Non-exhaustive informed search

6.3. Non-exhaustive informed search#

The search strategies discussed until now are all exhaustive: they will all search the complete search space in the worst case. This is so because all children of a certain node will be put on the agenda, in some order. Exhaustive search is often impractical, since the size of the agenda grows exponentially with the search depth. The use of a heuristic offers the possibility of keeping only a selection of best nodes on the agenda. Such non-exhaustive search strategies are, of course, not guaranteed to be complete, and should only be applied in combination with a reasonably informed heuristic.

Beam search is a form of best-first search in which the number of nodes on the agenda is limited. In its most simple form, the agenda is of fixed size. Alternatively, one could allow the agenda to grow polynomially (instead of exponentially) with the search depth.

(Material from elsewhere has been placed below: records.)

`config.mk`:
```
export PLATFORM = sky130hd
export DESIGN_NAME = mc_main_control
export DESIGN_NICKNAME = d
export VERILOG_FILES = /design/src/rtl/mips_ctrl_pkg.sv /design/src/rtl/mc_ctrl_decode.sv /design/src/rtl/mc_main_control.sv
export SDC_FILE = /design/constraint.sdc
export NUM_CORES = 1
export LEC_CHECK = 0
export CAP_MARGIN = 20
export CORE_ASPECT_RATIO = 0.6
export CORE_MARGIN = 2
export CORE_UTILIZATION = 48
export CTS_BUF_LIST = sky130_fd_sc_hd__clkbuf_2
export CTS_CLUSTER_SIZE = 8
export DETAILED_ROUTE_END_ITERATION = 7
export PLACE_DENSITY = 0.82
export SYNTH_ARGS = -nofsm -noshare
export SYNTH_HDL_FRONTEND = slang
export SYNTH_HIERARCHICAL = 1
export SYNTH_SLANG_ARGS = --single-unit
```
`constraint.sdc`:
```
create_clock -name clk -period 2.09 [get_ports clk]
set_input_delay 0.627 -clock clk [delete_from_list [all_inputs] [get_ports clk]]
set_output_delay 0.627 -clock clk [all_outputs]
set_load 0.02 [all_outputs]
```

The effect of this strategy is, that only a ‘beam’ of the search space is searched:

search_beam(Agenda,Goal):-
    search_beam(1,Agenda,[],Goal).

search_beam(D,[],NextLayer,Goal):-
    D1 is D+1,
    search_beam(D1,NextLayer,[],Goal).
search_beam(D,[Goal|Rest],NextLayer,Goal):-
    goal(Goal).
search_beam(D,[Current|Rest],NextLayer,Goal):-
    children(Current,Children),
    add_beam(D,Children,NextLayer,NewNextLayer),
    search_beam(D,Rest,NewNextLayer,Goal).

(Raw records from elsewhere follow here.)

File: src/rtl/exit_device_if.sv
// Data-bus request/response channel between the core (master) and the exit device (slave).
interface exit_device_if;
    logic        req_valid;
    logic        req_ready;
    logic        req_wen;
    logic [3:0]  req_addr;
    logic [31:0] req_wdata;
    logic        resp_valid;
    logic [31:0] resp_rdata;

    modport master (
        output req_valid, req_wen, req_addr, req_wdata,
        input  req_ready, resp_valid, resp_rdata
    );

    modport slave (
        input  req_valid, req_wen, req_addr, req_wdata,
        output req_ready, resp_valid, resp_rdata
    );
endinterface

File: src/rtl/exit_device.sv
// Memory-mapped test-exit ("tohost") device: a TOHOST store with bit0 set halts the run.
// Optional watchdog timeout exit is compiled in when EXIT_WATCHDOG_EN is defined.
module exit_device #(
    parameter int unsigned TIMEOUT      = 50000,
    parameter logic [31:0] TIMEOUT_CODE = 32'hFFFF_FFFF
) (
    input  logic               clk,
    input  logic               rst_n,
    exit_device_if.slave       bus,
    output logic               exit,
    output logic [31:0]        gp
);

    typedef enum logic [0:0] {StRun, StHalted} state_e;

    state_e      state_q, state_d;
    logic [31:0] gp_q, gp_d;
    logic [31:0] tohost_q, tohost_d;
    logic [31:0] cycle_q, cycle_d;
    logic [31:0] rdata_q, rdata_d;
    logic        resp_valid_q, resp_valid_d;
    logic        accept;
    logic        tohost_store;
    logic [31:0] read_data;

    // Byte-lane bits are ignored; only word offsets decode.
    logic unused_addr;
    assign unused_addr = ^bus.req_addr[1:0];

    assign accept       = bus.req_valid && (state_q == StRun);
    assign tohost_store = accept && bus.req_wen && (bus.req_addr[3:2] == 2'd0);

`ifndef EXIT_WATCHDOG_EN
    logic unused_params;
    assign unused_params = ^{TIMEOUT_CODE, 32'(TIMEOUT)};
`endif

    always_comb begin
        read_data = '0;
        case (bus.req_addr[3:2])
            2'd0:    read_data = tohost_q;
            2'd1:    read_data = cycle_q;
            default: read_data = '0;
        endcase
    end

    always_comb begin
        state_d      = state_q;
        gp_d         = gp_q;
        tohost_d     = tohost_q;
        cycle_d      = cycle_q;
        rdata_d      = rdata_q;
        resp_valid_d = 1'b0;

        if (state_q == StRun) begin
            cycle_d = (cycle_q == '1) ? cycle_q : cycle_q + 32'd1;
            if (accept) begin
                resp_valid_d = 1'b1;
                rdata_d      = read_data;
            end
            if (tohost_store) begin
                tohost_d = bus.req_wdata;
            end
            // A reporting store takes precedence over a simultaneous watchdog expiry.
            if (tohost_store && bus.req_wdata[0]) begin
                state_d = StHalted;
                gp_d    = bus.req_wdata;
            end
`ifdef EXIT_WATCHDOG_EN
            else if (cycle_q == 32'(TIMEOUT - 1)) begin
                state_d = StHalted;
                gp_d    = TIMEOUT_CODE;
            end
`endif
        end
    end

    always_ff @(posedge clk) begin
        if (!rst_n) begin
            state_q      <= StRun;
            gp_q         <= '0;
            tohost_q     <= '0;
            cycle_q      <= '0;
            rdata_q      <= '0;
            resp_valid_q <= 1'b0;
        end else begin
            state_q      <= state_d;
            gp_q         <= gp_d;
            tohost_q     <= tohost_d;
            cycle_q      <= cycle_d;
            rdata_q      <= rdata_d;
            resp_valid_q <= resp_valid_d;
        end
    end

    assign exit           = (state_q == StHalted);
    assign gp             = gp_q;
    assign bus.req_ready  = (state_q == StRun);
    assign bus.resp_valid = resp_valid_q;
    assign bus.resp_rdata = rdata_q;

endmodule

In this program, two agendas are maintained, one for the current level, and one for the children of the nodes on the current level. Once the current level is exhausted, the agenda’s are swapped and the depth count is increased. The depth count is passed on to the predicate add_beam/4, in order to decide how many children to add to the agenda for the next level.

Exercise 6.6 #

Extend the program of Exercise 6.3 with beam search with fixed agenda size. Demonstrate the non-optimality of the search strategy.

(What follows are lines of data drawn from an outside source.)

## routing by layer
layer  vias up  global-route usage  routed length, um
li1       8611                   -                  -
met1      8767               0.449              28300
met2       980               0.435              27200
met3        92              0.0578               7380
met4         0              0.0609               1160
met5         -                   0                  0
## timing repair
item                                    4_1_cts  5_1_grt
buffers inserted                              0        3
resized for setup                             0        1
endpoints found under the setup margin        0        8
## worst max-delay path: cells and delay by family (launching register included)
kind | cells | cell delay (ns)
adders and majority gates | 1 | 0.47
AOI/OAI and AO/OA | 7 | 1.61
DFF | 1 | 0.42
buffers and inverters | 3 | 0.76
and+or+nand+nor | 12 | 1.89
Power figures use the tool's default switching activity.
<file path="src/rtl/exu_lsu_if.sv">
// ----------------------------------------------------------------------------
// exu_lsu_if
// Load/store bus between the execute-stage LSU and the memory side.
// There is a single request channel and a single response channel, each with
// a valid/ready handshake.
//
//   master (LSU)    : drives ldst_req_*, ldst_rsp_rdy
//   slave  (memory) : drives ldst_req_rdy, ldst_rsp_vld/rdata/err
// ----------------------------------------------------------------------------
interface exu_lsu_if #(
    parameter int XLEN   = 32,
    parameter int ADDR_W = 32
);
    logic                ldst_req_vld;
    logic                ldst_req_rdy;
    logic [ADDR_W-1:0]   ldst_req_addr;
    logic                ldst_req_wr;
    logic [XLEN-1:0]     ldst_req_wdata;
    logic [XLEN/8-1:0]   ldst_req_strb;
    logic                ldst_rsp_vld;
    logic                ldst_rsp_rdy;
    logic [XLEN-1:0]     ldst_rsp_rdata;
    logic                ldst_rsp_err;

    modport master (
        output ldst_req_vld, ldst_req_addr, ldst_req_wr, ldst_req_wdata,
               ldst_req_strb, ldst_rsp_rdy,
        input  ldst_req_rdy, ldst_rsp_vld, ldst_rsp_rdata, ldst_rsp_err
    );

    modport slave (
        input  ldst_req_vld, ldst_req_addr, ldst_req_wr, ldst_req_wdata,
               ldst_req_strb, ldst_rsp_rdy,
        output ldst_req_rdy, ldst_rsp_vld, ldst_rsp_rdata, ldst_rsp_err
    );
endinterface

</file>
<file path="src/rtl/exu_lsu.sv">
// ----------------------------------------------------------------------------
// exu_lsu
// Load/store execution unit. It accepts one decoded load/store at a time and
// forms EA = base + sext(imm). It then checks funct3 legality and alignment.
// A legal access issues a single outstanding request on the ldst bus. The
// result goes out on the writeback handshake: extended load data, or an
// exception with its cause and the faulting address.
//
// Ports
//   clk, rst_n            clock, asynchronous active-low reset
//   req_*                 operation in (valid/ready), load/store decode fields
//   ldst                  memory bus, master side
//   wb_*                  writeback out (valid/ready), rd write enable + data
//   exc_vld/cause/tval    exception qualifier for the writeback beat
//   busy                  an operation is in flight
// ----------------------------------------------------------------------------
module exu_lsu #(
    parameter int XLEN       = 32,
    parameter int ADDR_W     = 32,
    parameter int TMO_CYCLES = 256
) (
    input  logic              clk,
    input  logic              rst_n,
    input  logic              req_vld,
    output logic              req_rdy,
    input  logic              req_ld,
    input  logic [2:0]        req_funct3,
    input  logic [XLEN-1:0]   req_base,
    input  logic [11:0]       req_imm,
    input  logic [XLEN-1:0]   req_sdata,
    input  logic [4:0]        req_rd,
    exu_lsu_if.master         ldst,
    output logic              wb_vld,
    input  logic              wb_rdy,
    output logic              wb_we,
    output logic [4:0]        wb_rd,
    output logic [XLEN-1:0]   wb_data,
    output logic              exc_vld,
    output logic [3:0]        exc_cause,
    output logic [XLEN-1:0]   exc_tval,
    output logic              busy
);
    localparam int NB     = XLEN / 8;
    localparam int OFF_W  = $clog2(NB);
    localparam int CNT_W  = (TMO_CYCLES > 1) ? $clog2(TMO_CYCLES) : 1;
    localparam int TMO_LAST = (TMO_CYCLES > 0) ? TMO_CYCLES - 1 : 0;

    localparam logic [3:0] CAUSE_ILLEGAL  = 4'd2;
    localparam logic [3:0] CAUSE_LD_MISAL = 4'd4;
    localparam logic [3:0] CAUSE_LD_FAULT = 4'd5;
    localparam logic [3:0] CAUSE_ST_MISAL = 4'd6;
    localparam logic [3:0] CAUSE_ST_FAULT = 4'd7;

    typedef enum logic [1:0] {IDLE, REQ, RSP, WB} state_t;

    state_t             state;
    logic [XLEN-1:0]    ea_q;
    logic [OFF_W-1:0]   off_q;
    logic [2:0]         f3_q;
    logic               ld_q;
    logic [4:0]         rd_q;
    logic [CNT_W-1:0]   tmo_cnt;

    // ---------------- accept-time decode ----------------
    logic [XLEN-1:0]    ea_c;
    logic [OFF_W-1:0]   off_c;
    logic               legal_c;
    logic               misal_c;
    logic [7:0]         mask_c;
    logic [NB-1:0]      strb_c;
    logic [XLEN-1:0]    sdata_sh;
    logic [XLEN-1:0]    wdata_c;

    assign ea_c  = req_base + XLEN'($signed(req_imm));
    assign off_c = ea_c[OFF_W-1:0];

    // NOTE: every signal assigned in always_comb gets a default on entry, so no
    // path can leave it unassigned and infer a latch.
    always_comb begin
        legal_c = 1'b0;
        if (req_ld) begin
            case (req_funct3)
                3'b000, 3'b001, 3'b010, 3'b100, 3'b101: legal_c = 1'b1;
                3'b011, 3'b110:                         legal_c = (XLEN == 64);
                default:                                legal_c = 1'b0;
            endcase
        end else begin
            case (req_funct3)
                3'b000, 3'b001, 3'b010: legal_c = 1'b1;
                3'b011:                 legal_c = (XLEN == 64);
                default:                legal_c = 1'b0;
            endcase
        end

        // funct3[1:0] is log2 of the access size in bytes.
        misal_c = 1'b0;
        mask_c  = 8'h00;
        case (req_funct3[1:0])
            2'd0: begin misal_c = 1'b0;          mask_c = 8'h01; end
            2'd1: begin misal_c = ea_c[0];       mask_c = 8'h03; end
            2'd2: begin misal_c = |ea_c[1:0];    mask_c = 8'h0F; end
            default: begin misal_c = |ea_c[2:0]; mask_c = 8'hFF; end
        endcase

        strb_c   = NB'(16'(mask_c) << off_c);
        sdata_sh = req_sdata << {off_c, 3'b000};
        // Lanes outside the byte enables are forced to zero.
        wdata_c  = '0;
        for (int i = 0; i < NB; i++)
            wdata_c[8*i +: 8] = strb_c[i] ? sdata_sh[8*i +: 8] : 8'h00;
    end

    // ---------------- response data extraction ----------------
    logic [XLEN-1:0] rsp_sh;
    logic [XLEN-1:0] ld_ext;

    always_comb begin
        rsp_sh = ldst.ldst_rsp_rdata >> {off_q, 3'b000};
        ld_ext = '0;
        case (f3_q)
            3'b000:  ld_ext = XLEN'($signed(rsp_sh[7:0]));
            3'b001:  ld_ext = XLEN'($signed(rsp_sh[15:0]));
            3'b010:  ld_ext = XLEN'($signed(rsp_sh[31:0]));
            3'b011:  ld_ext = rsp_sh;
            3'b100:  ld_ext = XLEN'(rsp_sh[7:0]);
            3'b101:  ld_ext = XLEN'(rsp_sh[15:0]);
            3'b110:  ld_ext = XLEN'(rsp_sh[31:0]);
            default: ld_ext = '0;
        endcase
    end

    // The unit is always ready for a response. Responses seen outside RSP
    // belong to an abandoned or timed-out request and are simply dropped.
    assign ldst.ldst_rsp_rdy = 1'b1;

    logic tmo_hit;
    assign tmo_hit = (TMO_CYCLES != 0) && (tmo_cnt == CNT_W'(TMO_LAST));

    // ---------------- control FSM, all outputs registered ----------------
    // NOTE: sequential state uses non-blocking assignments so every register
    // samples pre-edge values regardless of statement order.
    always_ff @(posedge clk or negedge rst_n) begin
        if (!rst_n) begin
            state               <= IDLE;
            req_rdy             <= 1'b1;
            busy                <= 1'b0;
            ldst.ldst_req_vld   <= 1'b0;
            ldst.ldst_req_addr  <= '0;
            ldst.ldst_req_wr    <= 1'b0;
            ldst.ldst_req_wdata <= '0;
            ldst.ldst_req_strb  <= '0;
            wb_vld              <= 1'b0;
            wb_we               <= 1'b0;
            wb_rd               <= '0;
            wb_data             <= '0;
            exc_vld             <= 1'b0;
            exc_cause           <= '0;
            exc_tval            <= '0;
            ea_q                <= '0;
            off_q               <= '0;
            f3_q                <= '0;
            ld_q                <= 1'b0;
            rd_q                <= '0;
            tmo_cnt             <= '0;
        end else begin
            case (state)
                IDLE: if (req_vld) begin
                    ea_q    <= ea_c;
                    off_q   <= off_c;
                    f3_q    <= req_funct3;
                    ld_q    <= req_ld;
                    rd_q    <= req_rd;
                    req_rdy <= 1'b0;
                    busy    <= 1'b1;
                    wb_rd   <= req_rd;
                    if (!legal_c) begin
                        state     <= WB;
                        wb_vld    <= 1'b1;
                        exc_vld   <= 1'b1;
                        exc_cause <= CAUSE_ILLEGAL;
                        exc_tval  <= '0;
                    end else if (misal_c) begin
                        state     <= WB;
                        wb_vld    <= 1'b1;
                        exc_vld   <= 1'b1;
                        exc_cause <= req_ld ? CAUSE_LD_MISAL : CAUSE_ST_MISAL;
                        exc_tval  <= ea_c;
                    end else begin
                        state               <= REQ;
                        ldst.ldst_req_vld   <= 1'b1;
                        ldst.ldst_req_addr  <= ea_c[ADDR_W-1:0];
                        ldst.ldst_req_wr    <= ~req_ld;
                        ldst.ldst_req_wdata <= wdata_c;
                        ldst.ldst_req_strb  <= strb_c;
                    end
                end
                REQ: if (ldst.ldst_req_rdy) begin
                    state             <= RSP;
                    ldst.ldst_req_vld <= 1'b0;
                    tmo_cnt           <= '0;
                end
                RSP: begin
                    if (ldst.ldst_rsp_vld) begin
                        state  <= WB;
                        wb_vld <= 1'b1;
                        if (ldst.ldst_rsp_err) begin
                            exc_vld   <= 1'b1;
                            exc_cause <= ld_q ? CAUSE_LD_FAULT : CAUSE_ST_FAULT;
                            exc_tval  <= ea_q;
                        end else begin
                            wb_data <= ld_q ? ld_ext : '0;
                            wb_we   <= ld_q && (rd_q != 5'd0);
                        end
                    end else if (tmo_hit) begin
                        state     <= WB;
                        wb_vld    <= 1'b1;
                        exc_vld   <= 1'b1;
                        exc_cause <= ld_q ? CAUSE_LD_FAULT : CAUSE_ST_FAULT;
                        exc_tval  <= ea_q;
                    end else begin
                        tmo_cnt <= tmo_cnt + 1'b1;
                    end
                end
                WB: if (wb_rdy) begin
                    state     <= IDLE;
                    req_rdy   <= 1'b1;
                    busy      <= 1'b0;
                    wb_vld    <= 1'b0;
                    wb_we     <= 1'b0;
                    wb_rd     <= '0;
                    wb_data   <= '0;
                    exc_vld   <= 1'b0;
                    exc_cause <= '0;
                    exc_tval  <= '0;
                end
                default: state <= IDLE;
            endcase
        end
    end
endmodule

</file>
<file path="src/flat_wrapper.sv">
// flat-port wrapper written by rule: the top's interface ports become plain ports
module exu_lsu_flat 
#(
    parameter int XLEN       = 32,
    parameter int ADDR_W     = 32,
    parameter int TMO_CYCLES = 256
)
  (clk, rst_n, req_vld, req_rdy, req_ld, req_funct3, req_base, req_imm, req_sdata, req_rd, wb_vld, wb_rdy, wb_we, wb_rd, wb_data, exc_vld, exc_cause, exc_tval, busy, ldst_ldst_req_vld, ldst_ldst_req_addr, ldst_ldst_req_wr, ldst_ldst_req_wdata, ldst_ldst_req_strb, ldst_ldst_rsp_rdy, ldst_ldst_req_rdy, ldst_ldst_rsp_vld, ldst_ldst_rsp_rdata, ldst_ldst_rsp_err);
  exu_lsu_if #(.XLEN(XLEN), .ADDR_W(ADDR_W)) ldst_i ();
  input  logic clk;
  input  logic rst_n;
  input  logic req_vld;
  output logic req_rdy;
  input  logic req_ld;
  input  logic [2:0] req_funct3;
  input  logic [XLEN-1:0] req_base;
  input  logic [11:0] req_imm;
  input  logic [XLEN-1:0] req_sdata;
  input  logic [4:0] req_rd;
  output logic wb_vld;
  input  logic wb_rdy;
  output logic wb_we;
  output logic [4:0] wb_rd;
  output logic [XLEN-1:0] wb_data;
  output logic exc_vld;
  output logic [3:0] exc_cause;
  output logic [XLEN-1:0] exc_tval;
  output logic busy;
  output wire logic [$bits(ldst_i.ldst_req_vld)-1:0] ldst_ldst_req_vld;
  output wire logic [$bits(ldst_i.ldst_req_addr)-1:0] ldst_ldst_req_addr;
  output wire logic [$bits(ldst_i.ldst_req_wr)-1:0] ldst_ldst_req_wr;
  output wire logic [$bits(ldst_i.ldst_req_wdata)-1:0] ldst_ldst_req_wdata;
  output wire logic [$bits(ldst_i.ldst_req_strb)-1:0] ldst_ldst_req_strb;
  output wire logic [$bits(ldst_i.ldst_rsp_rdy)-1:0] ldst_ldst_rsp_rdy;
  input wire logic [$bits(ldst_i.ldst_req_rdy)-1:0] ldst_ldst_req_rdy;
  input wire logic [$bits(ldst_i.ldst_rsp_vld)-1:0] ldst_ldst_rsp_vld;
  input wire logic [$bits(ldst_i.ldst_rsp_rdata)-1:0] ldst_ldst_rsp_rdata;
  input wire logic [$bits(ldst_i.ldst_rsp_err)-1:0] ldst_ldst_rsp_err;
  assign ldst_ldst_req_vld = ldst_i.ldst_req_vld;
  assign ldst_ldst_req_addr = ldst_i.ldst_req_addr;
  assign ldst_ldst_req_wr = ldst_i.ldst_req_wr;
  assign ldst_ldst_req_wdata = ldst_i.ldst_req_wdata;
  assign ldst_ldst_req_strb = ldst_i.ldst_req_strb;
  assign ldst_ldst_rsp_rdy = ldst_i.ldst_rsp_rdy;
  assign ldst_i.ldst_req_rdy = ldst_ldst_req_rdy;
  assign ldst_i.ldst_rsp_vld = ldst_ldst_rsp_vld;
  assign ldst_i.ldst_rsp_rdata = ldst_ldst_rsp_rdata;
  assign ldst_i.ldst_rsp_err = ldst_ldst_rsp_err;
  exu_lsu #(.XLEN(XLEN), .ADDR_W(ADDR_W), .TMO_CYCLES(TMO_CYCLES)) u_core (.clk(clk), .rst_n(rst_n), .req_vld(req_vld), .req_rdy(req_rdy), .req_ld(req_ld), .req_funct3(req_funct3), .req_base(req_base), .req_imm(req_imm), .req_sdata(req_sdata), .req_rd(req_rd), .ldst(ldst_i), .wb_vld(wb_vld), .wb_rdy(wb_rdy), .wb_we(wb_we), .wb_rd(wb_rd), .wb_data(wb_data), .exc_vld(exc_vld), .exc_cause(exc_cause), .exc_tval(exc_tval), .busy(busy));
endmodule
</file>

If we limit the size of the agenda to 1, we arrive at a search strategy called hill-climbing. It is also called greedy search, since there is no backtracking involved. Hill-climbing is the type of search employed by a wanderer who wants to reach the top of a hill by always moving in the steepest direction. Clearly, she will reach the top of a hill (and never get off it), but it is not necessarily the highest one.

The predicate search_hc/2 below implements a hill-climbing search strategy. Instead of maintaining an agenda of nodes yet to be investigated, it maintains a single node in its first argument. Therefore, hill-climbing has some similarity with depth-first search with implicit agenda:

search_hc(Goal,Goal):-
    goal(Goal).
search_hc(Current,Goal):-
    children(Current,Children),
    select_best(Children,Best),
    search_hc(Best,Goal).

The predicate select_best/2 selects the best child of the current node, according to the heuristic value to be optimised. To stress that backtracking is not needed after the best child has been selected, one can place a cut before the recursive call in the second clause.